Avevamo vent’anni, eravamo innamorati. Facevamo sesso appena potevamo. Sua madre era catechista e, appena capite le mie intenzioni, smise di apprezzarmi. Mi trattava come il fallito che voleva entrare nelle mutande di sua figlia. A E. piacevo perché ero belloccio, avevo frequentato cattive compagnie e nel primo anno di università avevo sia studiato sia lavorato. Non avevo Dio e neanche lei. Aveva scelto di sua spontanea volontà di essere iscritta a un liceo statale, non al privato cattolico dove avrebbero voluto metterla i genitori. Era primogenita di tre sorelle, le altre due, poi, andarono al liceo privato. E. fu controcorrente in famiglia. Nel liceo statale in cui avevamo frequentato la stessa classe cinque anni consecutivi, avevamo imparato a essere atei grazie alla professoressa di Scienze, al professore di Filosofia e a tutto il contesto degli insegnamenti, solo che lei aveva una famiglia credente e praticante, io il contrario, per lei Dio era dilemma, lotta, per me non c’era questione. Dopo il primo anno di università qualcuno del liceo organizzò una rimpatriata, ci rincontrammo e ci innamorammo. Eravamo pere mature.

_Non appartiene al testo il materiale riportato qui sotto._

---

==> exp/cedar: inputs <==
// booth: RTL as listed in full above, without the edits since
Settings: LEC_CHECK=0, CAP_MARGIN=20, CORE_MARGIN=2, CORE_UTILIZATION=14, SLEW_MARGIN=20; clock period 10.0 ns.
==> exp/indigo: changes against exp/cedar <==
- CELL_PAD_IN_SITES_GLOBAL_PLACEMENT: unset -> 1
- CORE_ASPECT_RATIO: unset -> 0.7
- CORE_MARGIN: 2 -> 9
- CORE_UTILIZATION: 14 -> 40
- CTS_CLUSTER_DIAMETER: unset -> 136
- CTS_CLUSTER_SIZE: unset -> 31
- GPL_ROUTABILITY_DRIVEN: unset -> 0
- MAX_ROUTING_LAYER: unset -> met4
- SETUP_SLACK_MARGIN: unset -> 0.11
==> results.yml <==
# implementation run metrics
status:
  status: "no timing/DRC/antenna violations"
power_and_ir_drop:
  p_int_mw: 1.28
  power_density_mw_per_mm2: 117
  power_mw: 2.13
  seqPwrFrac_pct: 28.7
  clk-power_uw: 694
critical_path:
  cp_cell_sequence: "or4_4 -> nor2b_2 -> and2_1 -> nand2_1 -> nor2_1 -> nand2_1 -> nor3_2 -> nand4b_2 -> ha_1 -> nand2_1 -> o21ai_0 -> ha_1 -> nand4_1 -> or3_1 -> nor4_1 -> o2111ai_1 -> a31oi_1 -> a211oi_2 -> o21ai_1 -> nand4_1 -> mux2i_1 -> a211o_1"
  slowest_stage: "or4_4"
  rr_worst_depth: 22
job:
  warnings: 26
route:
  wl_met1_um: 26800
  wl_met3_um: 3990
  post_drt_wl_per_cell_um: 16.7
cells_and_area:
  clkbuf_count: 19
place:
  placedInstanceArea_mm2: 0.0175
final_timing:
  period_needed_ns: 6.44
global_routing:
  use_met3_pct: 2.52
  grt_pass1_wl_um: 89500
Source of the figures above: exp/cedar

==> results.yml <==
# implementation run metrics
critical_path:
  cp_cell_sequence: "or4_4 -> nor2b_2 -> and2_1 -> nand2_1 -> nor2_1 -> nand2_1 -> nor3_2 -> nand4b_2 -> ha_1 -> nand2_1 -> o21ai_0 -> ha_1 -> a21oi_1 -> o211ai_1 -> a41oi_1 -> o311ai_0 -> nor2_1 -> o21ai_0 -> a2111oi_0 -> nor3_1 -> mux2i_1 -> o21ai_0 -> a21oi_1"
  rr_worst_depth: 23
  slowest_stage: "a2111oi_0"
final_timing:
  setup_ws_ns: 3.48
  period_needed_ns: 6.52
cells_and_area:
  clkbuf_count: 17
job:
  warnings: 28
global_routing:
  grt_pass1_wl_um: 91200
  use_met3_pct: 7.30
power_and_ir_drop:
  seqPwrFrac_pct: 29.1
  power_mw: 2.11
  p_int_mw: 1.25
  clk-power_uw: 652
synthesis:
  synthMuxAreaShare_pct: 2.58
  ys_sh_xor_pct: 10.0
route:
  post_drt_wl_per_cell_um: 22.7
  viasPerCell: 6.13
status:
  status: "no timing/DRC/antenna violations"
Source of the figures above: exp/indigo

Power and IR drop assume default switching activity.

Il suo essere di buona famiglia mi faceva sentire uno schifo, ma ero innamorato e il suo corpo mi attraeva, desideravo toccarla e vederla nuda in ogni momento. Penso che anche lei avesse la stessa attrazione verso di me, visto che si lasciava fare tutto.

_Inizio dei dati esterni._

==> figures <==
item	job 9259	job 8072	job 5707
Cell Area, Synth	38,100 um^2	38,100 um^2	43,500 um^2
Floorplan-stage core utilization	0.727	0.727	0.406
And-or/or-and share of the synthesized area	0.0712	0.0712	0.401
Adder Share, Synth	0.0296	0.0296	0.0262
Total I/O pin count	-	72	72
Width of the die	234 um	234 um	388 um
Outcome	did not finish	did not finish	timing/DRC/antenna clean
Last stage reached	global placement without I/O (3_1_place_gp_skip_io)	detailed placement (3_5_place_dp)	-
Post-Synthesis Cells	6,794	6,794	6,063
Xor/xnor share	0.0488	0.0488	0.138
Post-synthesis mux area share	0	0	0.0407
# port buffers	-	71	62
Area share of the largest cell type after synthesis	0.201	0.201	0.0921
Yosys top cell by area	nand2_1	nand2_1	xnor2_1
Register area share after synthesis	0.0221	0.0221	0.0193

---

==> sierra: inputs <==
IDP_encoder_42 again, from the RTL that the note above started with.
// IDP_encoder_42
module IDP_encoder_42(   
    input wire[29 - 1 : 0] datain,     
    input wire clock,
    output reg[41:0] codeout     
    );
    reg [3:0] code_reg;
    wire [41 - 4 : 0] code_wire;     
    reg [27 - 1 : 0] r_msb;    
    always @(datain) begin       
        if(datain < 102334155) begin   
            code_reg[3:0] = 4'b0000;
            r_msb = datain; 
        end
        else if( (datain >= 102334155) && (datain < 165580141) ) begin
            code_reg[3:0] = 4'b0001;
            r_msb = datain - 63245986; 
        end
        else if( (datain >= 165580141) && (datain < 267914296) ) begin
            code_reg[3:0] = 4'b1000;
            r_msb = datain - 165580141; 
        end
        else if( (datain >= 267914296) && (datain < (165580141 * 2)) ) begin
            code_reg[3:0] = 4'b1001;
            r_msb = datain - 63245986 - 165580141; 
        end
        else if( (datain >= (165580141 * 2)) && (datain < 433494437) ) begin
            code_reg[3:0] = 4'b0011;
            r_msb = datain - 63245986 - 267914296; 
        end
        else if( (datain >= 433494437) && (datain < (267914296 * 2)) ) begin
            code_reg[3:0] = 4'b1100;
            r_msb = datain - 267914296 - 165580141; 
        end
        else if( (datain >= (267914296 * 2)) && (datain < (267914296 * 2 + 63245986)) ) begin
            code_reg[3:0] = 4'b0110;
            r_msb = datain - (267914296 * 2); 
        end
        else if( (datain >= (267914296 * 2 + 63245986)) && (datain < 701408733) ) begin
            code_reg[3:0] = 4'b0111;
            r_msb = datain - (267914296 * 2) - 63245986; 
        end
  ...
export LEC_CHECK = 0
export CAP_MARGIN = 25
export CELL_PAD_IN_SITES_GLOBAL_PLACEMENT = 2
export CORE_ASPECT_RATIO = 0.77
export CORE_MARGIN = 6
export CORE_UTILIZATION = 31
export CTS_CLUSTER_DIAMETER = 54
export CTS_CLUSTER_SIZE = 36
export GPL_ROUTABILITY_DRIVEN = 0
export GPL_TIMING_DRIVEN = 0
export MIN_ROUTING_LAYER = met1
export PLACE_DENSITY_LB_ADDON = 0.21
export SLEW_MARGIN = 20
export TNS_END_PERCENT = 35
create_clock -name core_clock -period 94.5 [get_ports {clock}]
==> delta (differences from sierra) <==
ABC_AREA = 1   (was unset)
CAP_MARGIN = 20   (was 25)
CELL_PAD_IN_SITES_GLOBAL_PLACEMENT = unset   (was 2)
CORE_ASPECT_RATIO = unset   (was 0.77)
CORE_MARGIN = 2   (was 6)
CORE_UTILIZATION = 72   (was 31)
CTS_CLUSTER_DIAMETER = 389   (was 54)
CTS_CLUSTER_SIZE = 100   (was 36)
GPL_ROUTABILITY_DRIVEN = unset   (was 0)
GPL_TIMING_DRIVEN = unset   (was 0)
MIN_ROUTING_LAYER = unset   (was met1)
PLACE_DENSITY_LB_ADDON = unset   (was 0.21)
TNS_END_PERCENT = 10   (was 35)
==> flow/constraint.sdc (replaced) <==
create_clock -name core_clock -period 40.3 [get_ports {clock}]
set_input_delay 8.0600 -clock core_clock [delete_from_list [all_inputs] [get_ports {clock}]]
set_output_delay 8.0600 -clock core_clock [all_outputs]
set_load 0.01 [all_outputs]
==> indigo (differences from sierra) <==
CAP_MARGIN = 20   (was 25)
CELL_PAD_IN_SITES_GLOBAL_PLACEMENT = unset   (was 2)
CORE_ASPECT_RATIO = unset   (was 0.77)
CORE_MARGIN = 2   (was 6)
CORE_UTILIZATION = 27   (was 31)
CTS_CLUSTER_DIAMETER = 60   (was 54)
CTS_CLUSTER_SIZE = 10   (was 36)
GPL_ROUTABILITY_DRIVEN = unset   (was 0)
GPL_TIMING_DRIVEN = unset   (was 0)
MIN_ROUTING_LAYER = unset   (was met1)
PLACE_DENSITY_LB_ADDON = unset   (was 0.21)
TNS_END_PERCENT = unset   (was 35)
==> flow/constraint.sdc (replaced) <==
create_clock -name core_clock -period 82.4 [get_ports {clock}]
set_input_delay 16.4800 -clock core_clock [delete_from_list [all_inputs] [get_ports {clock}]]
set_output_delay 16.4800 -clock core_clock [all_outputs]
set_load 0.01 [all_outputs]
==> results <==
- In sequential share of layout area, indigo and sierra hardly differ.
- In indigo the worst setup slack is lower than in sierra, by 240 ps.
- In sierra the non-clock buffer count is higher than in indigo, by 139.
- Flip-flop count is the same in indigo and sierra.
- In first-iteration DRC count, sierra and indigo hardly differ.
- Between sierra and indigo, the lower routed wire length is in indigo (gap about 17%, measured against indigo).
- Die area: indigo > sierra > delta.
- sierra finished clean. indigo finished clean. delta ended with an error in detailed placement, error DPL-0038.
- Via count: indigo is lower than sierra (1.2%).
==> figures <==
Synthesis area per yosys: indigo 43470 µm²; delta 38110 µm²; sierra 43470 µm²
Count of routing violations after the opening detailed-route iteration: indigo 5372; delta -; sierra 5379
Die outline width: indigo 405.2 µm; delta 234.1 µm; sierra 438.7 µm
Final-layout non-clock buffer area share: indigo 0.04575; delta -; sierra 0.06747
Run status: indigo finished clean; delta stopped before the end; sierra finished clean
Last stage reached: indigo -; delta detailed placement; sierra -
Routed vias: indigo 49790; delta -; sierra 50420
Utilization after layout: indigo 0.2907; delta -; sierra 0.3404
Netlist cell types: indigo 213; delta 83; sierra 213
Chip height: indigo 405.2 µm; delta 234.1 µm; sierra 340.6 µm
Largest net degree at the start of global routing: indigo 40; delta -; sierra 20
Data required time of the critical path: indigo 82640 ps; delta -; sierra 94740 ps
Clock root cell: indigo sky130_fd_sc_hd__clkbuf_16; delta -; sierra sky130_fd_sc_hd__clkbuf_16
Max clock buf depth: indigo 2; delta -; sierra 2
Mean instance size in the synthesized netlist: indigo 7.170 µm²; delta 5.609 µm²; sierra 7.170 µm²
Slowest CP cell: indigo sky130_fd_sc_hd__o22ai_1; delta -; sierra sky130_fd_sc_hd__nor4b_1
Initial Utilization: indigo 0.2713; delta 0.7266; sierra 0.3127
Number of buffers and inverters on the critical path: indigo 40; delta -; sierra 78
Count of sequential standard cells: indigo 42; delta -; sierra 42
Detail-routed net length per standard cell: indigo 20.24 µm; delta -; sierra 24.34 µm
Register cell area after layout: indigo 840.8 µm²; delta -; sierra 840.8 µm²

Un giorno, verso Pasqua, trovammo il preservativo con un buco. Avevamo trascorso qualche giorno nella sua casa vuota perché i genitori erano andati con le figlie minori alla casa al lago. Non sapevamo cosa era passato e cosa no... l’unica soluzione era la pillola del giorno dopo. Ci furono pianti, perché era un possibile aborto. Le radici cristiane urlavano dentro lei. Aveva chiara l’idea di commettere un delitto – se l’inseminazione fosse effettivamente avvenuta – mentre io non me ne curavo, pensavo solo che la pillola fosse un metodo per risolvere velocemente e senza sforzi un potenziale problema di vita. Entrambi eravamo attaccati alla carriera universitaria, lei di più e a ragione, però, poiché era iscritta alla Bocconi e i genitori non pagavano poco. Era sul suo corpo che si compiva la violenza, non certo sul mio. Era la prima a volerlo fare, ma in qualche modo risultai io quello che pressava. Andammo a un Pronto Soccorso e una dottoressa, non senza paternale, conferì la magica cura. Ho ancora la sensazione di come E. si sentisse sola, senza il supporto degli amati genitori, come le toccava attraversare quella prova in segreto con, come solo supporto, me, lo scavezzacollo ateo un po’ scemo, a pensarci oggi, nel senso che lei aveva la testa sulle spalle ma aveva deviato, io proprio testa non ne avevo.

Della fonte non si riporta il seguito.